UNITED STATES DISTRICT COURT DISTRICT OF CONNECTICUT
Mar 22, 2021
No. 3:16-cv-1654 (SRU) (D. Conn. Mar. 22, 2021)

Opinion

No. 3:16-cv-1654 (SRU)

03-22-2021

SCOTT POWELL, Plaintiff, v. ANDREA ALEXANDER, et al., Defendants.


RULING AND ORDER

Scott Powell originally filed this action in 2016, bringing section 1983 claims against three members of the New Canaan police department as well as two private citizens. He additionally raised common law claims of intentional infliction of emotional distress and vexatious litigation. The case was originally assigned to my docket but was transferred to District Judge Dominic Squatrito in 2018. Judge Squatrito ultimately dismissed the federal claims with respect to all defendants, but chose to exercise supplemental jurisdiction over remaining state-law claims. Before the parties could proceed to trial on those claims before Judge Squatrito, the case was transferred to me.

For the following reasons, the claims against the remaining defendants are dismissed without prejudice to refiling in state court.

I. Background

Powell brought claims against three New Canaan police department officers in their individual capacities as well as two private citizens (Ricky and Cynthia Diehl). Powell generally alleged that the defendants acted in concert to give custody of his minor children to the Diehls in violation of a court order granting him full custody. See Compl. Doc. No. 1. In February 2019, Judge Squatrito granted the police officer defendants' motion for summary judgment on all claims. See Doc. No. 76. Relying on that order, the Diehls moved for summary judgment with respect to the section 1983 claim pending against them. See Mot. Doc. No. 79. Judge Squatrito granted the motion for summary judgment with respect to the section 1983 claims, but did not dismiss the case; instead, he chose to exercise supplemental jurisdiction over the remaining state-law claims of vexatious litigation and intentional infliction of emotional distress. See Doc.
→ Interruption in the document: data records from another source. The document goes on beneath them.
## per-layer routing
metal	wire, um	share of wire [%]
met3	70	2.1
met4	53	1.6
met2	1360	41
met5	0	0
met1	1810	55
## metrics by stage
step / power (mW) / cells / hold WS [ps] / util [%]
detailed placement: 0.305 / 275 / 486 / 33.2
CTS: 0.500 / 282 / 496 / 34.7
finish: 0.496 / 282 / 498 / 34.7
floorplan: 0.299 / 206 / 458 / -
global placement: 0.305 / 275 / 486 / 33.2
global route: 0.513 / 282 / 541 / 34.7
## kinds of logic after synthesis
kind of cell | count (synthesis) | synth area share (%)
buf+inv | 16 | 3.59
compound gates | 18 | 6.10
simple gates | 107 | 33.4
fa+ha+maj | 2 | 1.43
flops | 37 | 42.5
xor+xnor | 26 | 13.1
==> /design/flow/design.v <==
`timescale 1ns / 1ps
module divsorsementos(clk,clkis,an);
input clk;
output [1:0] clkis;
output [3:0] an;
reg [32:0]count=0;
reg [1:0] clk1s;
reg [3:0] ant;
always @ (posedge clk)
    if(count<50000)
   	 count=count+1;
    else
    begin
   	 clk1s=clk1s+1;
   	 count=0;
   	 case (clk1s)
   		 2'b00: ant = 4'b0111;  
   		 2'b01: ant = 4'b1011;
   		 2'b10: ant = 4'b1101;
   		 2'b11: ant = 4'b1110;
   	 endcase
end
assign clkis = clk1s;
assign an = ant;
endmodule
**./config.mk**
```make
export PLATFORM = sky130hd
export DESIGN_NAME = strobe_gen
export DESIGN_NICKNAME = strobe_gen
export VERILOG_FILES = /design/flow/design.v
export SDC_FILE = /design/flow/constraint.sdc
export NUM_CORES = 4
export LEC_CHECK = 1
export CORE_AREA = 10 10 88 88
export DIE_AREA = 0 0 98 98
```
**./constraint.sdc**
```tcl
current_design strobe_gen

set clk_period 3.9
set clk_io_pct 0.2

create_clock -name clk0 -period $clk_period [get_ports {clk_i}]

set non_clock_inputs [all_inputs -no_clocks]
set_input_delay [expr $clk_period * $clk_io_pct] -clock clk0 $non_clock_inputs
set_output_delay [expr $clk_period * $clk_io_pct] -clock clk0 [all_outputs]
```
**./run.sh**
```bash
#!/bin/bash
# OpenROAD 26Q1-2900-gdf79404cd8, Yosys 0.63+post, stock flow scripts
make -C /OpenROAD-flow-scripts/flow DESIGN_CONFIG=/design/flow/config.mk WORK_HOME=/design/flow/orfs finish
```
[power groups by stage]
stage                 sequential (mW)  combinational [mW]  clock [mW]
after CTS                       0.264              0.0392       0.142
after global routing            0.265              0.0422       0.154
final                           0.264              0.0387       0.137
==> flow/design.v <==
`default_nettype none
module tmds_encoder (
    input  logic       clk_i,
    input  logic       rst_i,
    input  logic       C0,
    input  logic       C1,
    input  logic       DE,
    input  logic [7:0] D,
    output logic [9:0] q_out
);
    localparam W_CNT = 8;
    logic signed [W_CNT-1:0] cnt;
    logic signed [W_CNT-1:0] cnt_next;
    logic              [8:0] q_m;
    logic              [9:0] q_next;
    logic              [3:0] N1D;
    logic              [3:0] N1_qm;
    logic              [3:0] N0_qm;
    always_comb begin
        N1D = 4'(D[0]) + 4'(D[1]) + 4'(D[2]) + 4'(D[3])
            + 4'(D[4]) + 4'(D[5]) + 4'(D[6]) + 4'(D[7]);
        q_m[0] = D[0];
        if ((N1D > 4) || (N1D == 4 && ~D[0])) begin
            q_m[8] = 1'b0;
            for (int i = 0; i < 7; i++) begin
                q_m[i + 1] = q_m[i] ~^ D[i + 1];
            end
        end else begin
            q_m[8] = 1'b1;
            for (int i = 0; i < 7; i++) begin
                q_m[i + 1] = q_m[i] ^ D[i + 1];
            end
        end
        N1_qm = 4'(q_m[0]) + 4'(q_m[1]) + 4'(q_m[2]) + 4'(q_m[3])
              + 4'(q_m[4]) + 4'(q_m[5]) + 4'(q_m[6]) + 4'(q_m[7]);
        N0_qm = 4'(!q_m[0]) + 4'(!q_m[1]) + 4'(!q_m[2]) + 4'(!q_m[3])
              + 4'(!q_m[4]) + 4'(!q_m[5]) + 4'(!q_m[6]) + 4'(!q_m[7]);
        if (DE) begin
            if ((cnt == 0) || (N1_qm == N0_qm)) begin
                q_next[9]   = ~q_m[8];
                q_next[8]   =  q_m[8];
                q_next[7:0] =  q_m[8] ? q_m[7:0] : ~q_m[7:0];
                if (~q_m[8]) begin
                    cnt_next = cnt + W_CNT'(N0_qm) -  W_CNT'(N1_qm);
                end else begin
                    cnt_next = cnt + W_CNT'(N1_qm) - W_CNT'(N0_qm);
                end
            end else begin
                if (((cnt > 0) && (N1_qm > N0_qm)) ||
                    ((cnt < 0) && (N0_qm > N1_qm))) begin
                    q_next[9]   = 1'b1;
                    q_next[8]   = q_m[8];
                    q_next[7:0] = ~q_m[7:0];
                    cnt_next    = cnt + (W_CNT'(q_m[8]) << 1) +
                                        W_CNT'(N0_qm) - W_CNT'(N1_qm);
                end else begin
                    q_next[9]   = 1'b0;
                    q_next[8]   = q_m[8];
                    q_next[7:0] = q_m[7:0];
                    cnt_next    = cnt - (W_CNT'({~q_m[8]}) << 1) +
                                        W_CNT'(N1_qm) - W_CNT'(N0_qm);
                end
            end
        end else begin
            cnt_next = '0;
            case ({C1, C0})
                2'b00: q_next = 10'b1101010100;
                2'b01: q_next = 10'b0010101011;
                2'b10: q_next = 10'b0101010100;
                2'b11: q_next = 10'b1010101011;
            endcase
        end
    end
    always_ff @(posedge clk_i) begin
        if (rst_i) begin
            cnt <= '0;
        end else begin
            cnt <= cnt_next;
        end
    end
    always_ff @(posedge clk_i) begin
        q_out <= q_next;
    end
endmodule
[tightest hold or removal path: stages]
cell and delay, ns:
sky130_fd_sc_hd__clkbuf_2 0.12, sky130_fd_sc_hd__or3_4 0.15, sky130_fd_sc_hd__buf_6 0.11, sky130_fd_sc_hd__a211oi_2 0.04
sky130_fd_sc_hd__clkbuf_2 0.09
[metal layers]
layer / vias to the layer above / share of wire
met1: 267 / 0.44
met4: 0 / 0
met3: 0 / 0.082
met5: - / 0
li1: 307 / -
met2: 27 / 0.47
--- flow/config.mk ---
export PLATFORM = sky130hd
export DESIGN_NAME = cache
export DESIGN_NICKNAME = cache
export VERILOG_FILES = /design/flow/design.v
export SDC_FILE = /design/flow/constraint.sdc
export NUM_CORES = 4
export LEC_CHECK = 1
export CORE_UTILIZATION = 40
export SYNTH_MEMORY_MAX_BITS = 65536
--- flow/constraint.sdc ---
current_design cache

set clk_period 261.7
set clk_io_pct 0.2

create_clock -name clk0 -period $clk_period [get_ports {mem_write}]

set non_clock_inputs [all_inputs -no_clocks]
set_input_delay [expr $clk_period * $clk_io_pct] -clock clk0 $non_clock_inputs
set_output_delay [expr $clk_period * $clk_io_pct] -clock clk0 [all_outputs]
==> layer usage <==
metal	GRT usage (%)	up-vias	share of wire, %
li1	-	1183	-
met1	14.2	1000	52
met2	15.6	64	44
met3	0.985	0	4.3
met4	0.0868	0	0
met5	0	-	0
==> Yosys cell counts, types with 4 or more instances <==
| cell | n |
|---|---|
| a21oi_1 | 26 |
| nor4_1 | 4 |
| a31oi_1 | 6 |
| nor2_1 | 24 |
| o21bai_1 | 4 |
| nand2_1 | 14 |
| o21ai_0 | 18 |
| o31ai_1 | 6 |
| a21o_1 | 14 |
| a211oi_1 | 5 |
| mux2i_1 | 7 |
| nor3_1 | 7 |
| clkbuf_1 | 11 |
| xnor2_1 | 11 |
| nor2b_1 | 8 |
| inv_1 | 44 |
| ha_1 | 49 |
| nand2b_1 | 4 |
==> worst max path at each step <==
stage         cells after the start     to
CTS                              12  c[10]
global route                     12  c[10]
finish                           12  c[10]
### flow/design.v
module mult (a,b,c);
	input [9:0] a;
	input [9:0] b;
	output [9:0] c;
	wire [8:0] vala;
	wire [8:0] valb;
	assign vala = a;
	assign valb = b;
	wire signa = a[9];
	wire signb = b[9];
	reg [9:0] c;
	reg [17:0]temp;
	always @(*)
	begin
		if(signa==signb)
		begin
			temp <= vala * valb;
			c <= {1'b0,temp[17:9]};
		end
		else
		begin
			temp <= vala * valb;
			c <= {1'b1,temp[17:9]};
		end
	end
endmodule
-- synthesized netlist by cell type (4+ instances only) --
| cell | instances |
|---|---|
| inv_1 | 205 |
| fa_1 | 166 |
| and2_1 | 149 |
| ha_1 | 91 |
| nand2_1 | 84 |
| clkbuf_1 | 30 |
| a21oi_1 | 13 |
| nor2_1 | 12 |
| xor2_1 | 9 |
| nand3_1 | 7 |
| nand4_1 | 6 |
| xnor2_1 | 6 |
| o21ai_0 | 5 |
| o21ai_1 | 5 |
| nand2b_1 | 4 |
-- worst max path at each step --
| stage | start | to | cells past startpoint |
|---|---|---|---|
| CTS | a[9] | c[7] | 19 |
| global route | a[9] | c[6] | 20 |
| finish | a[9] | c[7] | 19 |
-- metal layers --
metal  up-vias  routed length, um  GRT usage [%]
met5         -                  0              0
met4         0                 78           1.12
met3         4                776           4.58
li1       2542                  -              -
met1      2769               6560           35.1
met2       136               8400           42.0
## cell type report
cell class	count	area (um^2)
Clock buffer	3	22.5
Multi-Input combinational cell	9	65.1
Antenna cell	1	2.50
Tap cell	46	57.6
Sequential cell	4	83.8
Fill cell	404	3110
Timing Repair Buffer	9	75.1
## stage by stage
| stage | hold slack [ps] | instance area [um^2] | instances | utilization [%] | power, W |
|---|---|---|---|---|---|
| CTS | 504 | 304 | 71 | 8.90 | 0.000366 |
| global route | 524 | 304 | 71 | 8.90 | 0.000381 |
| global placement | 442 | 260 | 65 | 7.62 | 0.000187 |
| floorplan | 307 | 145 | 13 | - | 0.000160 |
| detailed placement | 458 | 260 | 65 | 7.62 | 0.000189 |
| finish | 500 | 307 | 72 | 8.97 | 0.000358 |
===== run.sh =====
#!/bin/bash
# OpenROAD 26Q1-2900-gdf79404cd8, Yosys 0.63+post, stock flow scripts
make -C /OpenROAD-flow-scripts/flow DESIGN_CONFIG=/design/flow/config.mk WORK_HOME=/design/flow/orfs finish

===== config.mk =====
export PLATFORM = sky130hd
export DESIGN_NAME = parameterized
export DESIGN_NICKNAME = parameterized
export VERILOG_FILES = /design/flow/design.v
export SDC_FILE = /design/flow/constraint.sdc
export NUM_CORES = 4
export LEC_CHECK = 1
export CORE_AREA = 10 10 94 94
export DIE_AREA = 0 0 104 104

===== constraint.sdc =====
current_design parameterized

set clk_period 18.1
set clk_io_pct 0.2

create_clock -name clk0 -period $clk_period

set non_clock_inputs [all_inputs -no_clocks]
set_input_delay [expr $clk_period * $clk_io_pct] -clock clk0 $non_clock_inputs
set_output_delay [expr $clk_period * $clk_io_pct] -clock clk0 [all_outputs]

===== design.v =====
module parameterized #(parameter WIDTH = 32) (A,B,C);
    input [WIDTH-1:0] A,B;
    output [WIDTH-1:0]C;
    assign C = A + B;
endmodule
**design/flow/config.mk**
```make
export PLATFORM = sky130hd
export DESIGN_NAME = top
export DESIGN_NICKNAME = top
export VERILOG_FILES = /design/flow/design.v
export SDC_FILE = /design/flow/constraint.sdc
export NUM_CORES = 4
export LEC_CHECK = 1
export CORE_UTILIZATION = 40
```
**design/flow/constraint.sdc**
```tcl
current_design top

set clk_period 36.9
set clk_io_pct 0.2

create_clock -name clk0 -period $clk_period [get_ports {clk}]

set non_clock_inputs [all_inputs -no_clocks]
set_input_delay [expr $clk_period * $clk_io_pct] -clock clk0 $non_clock_inputs
set_output_delay [expr $clk_period * $clk_io_pct] -clock clk0 [all_outputs]
```
**design/flow/design.v**
```verilog
module seven_seg(
    input clk,
    input [15:0] addr,  
    input [15:0] data,  
    output reg [3:0] D0_AN, output reg [7:0] D0_SEG,
    output reg [3:0] D1_AN, output reg [7:0] D1_SEG
);
    reg [18:0] counter = 0;
    always @(posedge clk) counter <= counter + 1;
    wire [1:0] sel = counter[18:17]; 
    reg [3:0] hex0, hex1;
    always @(*) begin
        D0_AN = 4'b1111; D1_AN = 4'b1111;
        D0_AN[sel] = 0;  D1_AN[sel] = 0;
        case(sel)
            0: begin hex0 = addr[3:0];   hex1 = data[3:0];   end
            1: begin hex0 = addr[7:4];   hex1 = data[7:4];   end
            2: begin hex0 = addr[11:8];  hex1 = data[11:8];  end
            3: begin hex0 = addr[15:12]; hex1 = data[15:12]; end
        endcase
    end
    function [7:0] decode(input [3:0] h);
        case(h)
            4'h0: decode = 8'hC0; 4'h1: decode = 8'hF9; 4'h2: decode = 8'hA4; 4'h3: decode = 8'hB0;
            4'h4: decode = 8'h99; 4'h5: decode = 8'h92; 4'h6: decode = 8'h82; 4'h7: decode = 8'hF8;
            4'h8: decode = 8'h80; 4'h9: decode = 8'h90; 4'hA: decode = 8'h88; 4'hB: decode = 8'h83;
            4'hC: decode = 8'hC6; 4'hD: decode = 8'hA1; 4'hE: decode = 8'h86; 4'hF: decode = 8'h8E;
            default: decode = 8'hFF;
        endcase
    endfunction
    always @(*) begin
        D0_SEG = decode(hex0);
        D1_SEG = decode(hex1);
    end
endmodule
module top(
    input clk,
    input UART_rxd,
    output UART_txd,
    output [3:0] D0_AN,   
    output [7:0] D0_SEG,  
    output [3:0] D1_AN,   
    output [7:0] D1_SEG,
    output led
);
    wire [7:0] rx_data;
    wire rx_done;
    reg [7:0] tx_data_reg;
    reg tx_start_reg;
    wire tx_busy;
    reg [9:0] registers [0:255];
    reg [3:0] state = 0;
    reg [3:0] return_state = 0;
    localparam IDLE=0, GET_ADDR1=1, GET_ADDR2=2, GET_DATA1=3, GET_DATA2=4, 
               EXECUTE=5, TX_D=6, TX_SPACE=7, TX_HEX1=8, TX_HEX2=9, TX_NL=10, WAIT_UART=11;
    reg [7:0] addr_reg = 8'h00; 
    reg [7:0] val_display = 8'h00; 
    reg [7:0] data_reg = 8'h00;
    reg [1:0] case_flags = 2'b00;  
    reg [1:0] stored_cases = 2'b00;  
    reg mode_write;
    reg [25:0] blink_timer = 0;
    always @(posedge clk) begin
        if (state == EXECUTE && mode_write) blink_timer <= 60_000_000;
        else if (blink_timer > 0) blink_timer <= blink_timer - 1;
    end
    assign led = (blink_timer > 45_000_000) || (blink_timer > 15_000_000 && blink_timer <= 30_000_000);
    function [3:0] to_hex(input [7:0] ascii);
        if (ascii >= "0" && ascii <= "9") to_hex = ascii[3:0];
        else if (ascii >= "A" && ascii <= "F") to_hex = ascii - 8'h37;
        else if (ascii >= "a" && ascii <= "f") to_hex = ascii - 8'h57;
        else to_hex = 0;
    endfunction
    function [7:0] to_ascii(input [3:0] hex, input is_upper);
        if (hex < 10) to_ascii = {4'h3, hex};
        else to_ascii = is_upper ? (hex + 8'h37) : (hex + 8'h57);
    endfunction
    always @(posedge clk) begin
        tx_start_reg <= 0;
        if (rx_done && (rx_data == "W" || rx_data == "w" || rx_data == "R" || rx_data == "r")) begin
            mode_write <= (rx_data == "W" || rx_data == "w");
            addr_reg <= 8'h00; val_display <= 8'h00; 
            state <= GET_ADDR1;
        end 
        else begin
            case (state)
                IDLE: ;
                GET_ADDR1: if (rx_done && rx_data != 8'h20) begin addr_reg[7:4] <= to_hex(rx_data); state <= GET_ADDR2; end
                GET_ADDR2: if (rx_done && rx_data != 8'h20) begin addr_reg[3:0] <= to_hex(rx_data); state <= mode_write ? GET_DATA1 : EXECUTE; end
                GET_DATA1: if (rx_done && rx_data != 8'h20) begin 
                    data_reg[7:4] <= to_hex(rx_data); 
                    val_display[7:4] <= to_hex(rx_data);
                    case_flags[1] <= (rx_data >= "A" && rx_data <= "F");  
                    state <= GET_DATA2; 
                end
                GET_DATA2: if (rx_done && rx_data != 8'h20) begin 
                    data_reg[3:0] <= to_hex(rx_data); 
                    val_display[3:0] <= to_hex(rx_data);
                    case_flags[0] <= (rx_data >= "A" && rx_data <= "F");  
                    state <= EXECUTE; 
                end
                EXECUTE: begin
                    if (mode_write) begin
                        registers[addr_reg] <= {case_flags, data_reg};  
                        state <= IDLE;
                    end else begin
                        {stored_cases, val_display} <= registers[addr_reg];  
                        state <= TX_D;
                    end
                end
                TX_D:     begin tx_data_reg <= "D"; tx_start_reg <= 1; state <= WAIT_UART; return_state <= TX_SPACE; end
                TX_SPACE: begin tx_data_reg <= " "; tx_start_reg <= 1; state <= WAIT_UART; return_state <= TX_HEX1;  end
                TX_HEX1:  begin tx_data_reg <= to_ascii(val_display[7:4], stored_cases[1]); tx_start_reg <= 1; state <= WAIT_UART; return_state <= TX_HEX2; end
                TX_HEX2:  begin tx_data_reg <= to_ascii(val_display[3:0], stored_cases[0]); tx_start_reg <= 1; state <= WAIT_UART; return_state <= TX_NL;   end
                TX_NL:    begin tx_data_reg <= 8'h0A; tx_start_reg <= 1; state <= WAIT_UART; return_state <= IDLE; end
                WAIT_UART: if (!tx_busy && !tx_start_reg) state <= return_state;
            endcase
        end
    end
    uart_rx receiver (.clk(clk), .rx(UART_rxd), .data_out(rx_data), .rx_done(rx_done));
    uart_tx transmitter (.clk(clk), .tx_data(tx_data_reg), .tx_start(tx_start_reg), .tx(UART_txd), .tx_busy(tx_busy));
    seven_seg display_mod (.clk(clk), .addr(addr_reg), .data(val_display), .D0_AN(D0_AN), .D0_SEG(D0_SEG), .D1_AN(D1_AN), .D1_SEG(D1_SEG));
endmodule
module uart_rx #(parameter CLK_FREQ = 100_000_000, parameter BAUD_RATE = 9600) (
    input clk,
    input rx,
    output reg [7:0] data_out,
    output reg rx_done
);
    localparam WAIT_COUNT = CLK_FREQ / BAUD_RATE;
    reg [31:0] count = 0;
    reg [3:0] bit_idx = 0;
    reg [1:0] state = 0;
    always @(posedge clk) begin
        rx_done <= 0;
        case (state)
            0: begin  
                count <= 0;
                bit_idx <= 0;
                if (rx == 0) state <= 1;
            end
            1: begin  
                if (count == WAIT_COUNT / 2) begin
                    count <= 0;
                    state <= 2;
                end else count <= count + 1;
            end
            2: begin  
                if (count == WAIT_COUNT) begin
                    count <= 0;
                    data_out[bit_idx] <= rx;
                    if (bit_idx == 7) state <= 3;
                    else bit_idx <= bit_idx + 1;
                end else count <= count + 1;
            end
            3: begin  
                if (count == WAIT_COUNT) begin
                    rx_done <= 1;
                    state <= 0;
                end else count <= count + 1;
            end
        endcase
    end
endmodule
module uart_tx #(parameter CLK_FREQ = 100_000_000, parameter BAUD_RATE = 9600) (
    input clk,
    input [7:0] tx_data,
    input tx_start,
    output tx,
    output tx_busy
);
    localparam WAIT_COUNT = CLK_FREQ / BAUD_RATE;
    reg [31:0] count = 0;
    reg [3:0] bit_idx = 0;
    reg [1:0] state = 0;
    reg [7:0] buffer;
    reg tx_reg = 1;
    assign tx = tx_reg;
    assign tx_busy = (state != 0) || tx_start;
    always @(posedge clk) begin
        case (state)
            0: begin
                tx_reg <= 1;
                if (tx_start) begin
                    buffer <= tx_data;
                    state <= 1;
                    count <= 0;
                end
            end
            1: begin  
                tx_reg <= 0;
                if (count >= WAIT_COUNT-1) begin count <= 0; state <= 2; bit_idx <= 0; end
                else count <= count + 1;
            end
            2: begin  
                tx_reg <= buffer[bit_idx];
                if (count >= WAIT_COUNT-1) begin
                    count <= 0;
                    if (bit_idx == 7) state <= 3;
                    else bit_idx <= bit_idx + 1;
                end else count <= count + 1;
            end
            3: begin  
                tx_reg <= 1;
                if (count >= WAIT_COUNT-1) state <= 0;
                else count <= count + 1;
            end
        endcase
    end
endmodule
```
<file path="flow/constraint.sdc">
current_design ft245_async_fifo

set clk_period 3.6
set clk_io_pct 0.2

create_clock -name clk0 -period $clk_period [get_ports {clk_50mhz}]
create_clock -name clk1 -period $clk_period [get_ports {rw_clk}]

set non_clock_inputs [all_inputs -no_clocks]
set_input_delay [expr $clk_period * $clk_io_pct] -clock clk0 $non_clock_inputs
set_output_delay [expr $clk_period * $clk_io_pct] -clock clk0 [all_outputs]
</file>
<file path="flow/config.mk">
export PLATFORM = sky130hd
export DESIGN_NAME = ft245_async_fifo
export DESIGN_NICKNAME = ft245_async_fifo
export VERILOG_FILES = /design/flow/design.v
export SDC_FILE = /design/flow/constraint.sdc
export NUM_CORES = 4
export LEC_CHECK = 1
export CORE_UTILIZATION = 50
</file>
<file path="flow/run.sh">
#!/bin/bash
# OpenROAD 26Q1-2900-gdf79404cd8, Yosys 0.63+post, stock flow scripts
make -C /OpenROAD-flow-scripts/flow DESIGN_CONFIG=/design/flow/config.mk WORK_HOME=/design/flow/orfs finish
</file>
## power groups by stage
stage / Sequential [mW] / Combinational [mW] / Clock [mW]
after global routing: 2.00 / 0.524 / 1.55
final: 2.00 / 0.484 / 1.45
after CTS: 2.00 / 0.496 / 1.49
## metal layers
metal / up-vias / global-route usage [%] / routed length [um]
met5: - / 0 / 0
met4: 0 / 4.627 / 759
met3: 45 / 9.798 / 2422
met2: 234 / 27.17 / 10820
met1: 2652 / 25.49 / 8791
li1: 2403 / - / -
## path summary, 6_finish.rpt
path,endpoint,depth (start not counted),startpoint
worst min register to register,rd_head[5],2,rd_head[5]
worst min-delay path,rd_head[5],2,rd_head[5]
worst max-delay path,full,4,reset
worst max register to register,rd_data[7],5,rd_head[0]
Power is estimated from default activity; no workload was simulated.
No. 86. Before the parties could proceed to trial before Judge Squatrito, the case was transferred to me.

II. Standard of Review

Under 28 U.S.C. § 1367(a), district courts have supplemental jurisdiction over state-law claims that are "so related to claims in the action within such original jurisdiction that they form part of the same case or controversy." Although a district court may exercise supplemental jurisdiction over state-law claims even after all federal claims in an action are dismissed, "[supplemental] jurisdiction is a doctrine of discretion, not of plaintiff's right." Carnegie-Mellon Univ. v. Cohill, 484 U.S. 343, 350 (1988). In determining whether the exercise of supplemental jurisdiction is appropriate in a particular case, "a federal court should consider and weigh...the values of judicial economy, convenience, fairness, and comity." Id. Ordinarily, when "all federal-law claims are eliminated before trial, the balance of factors to be considered . . . will point toward declining to exercise jurisdiction over the remaining state-law claims." Id. at 350 n.7.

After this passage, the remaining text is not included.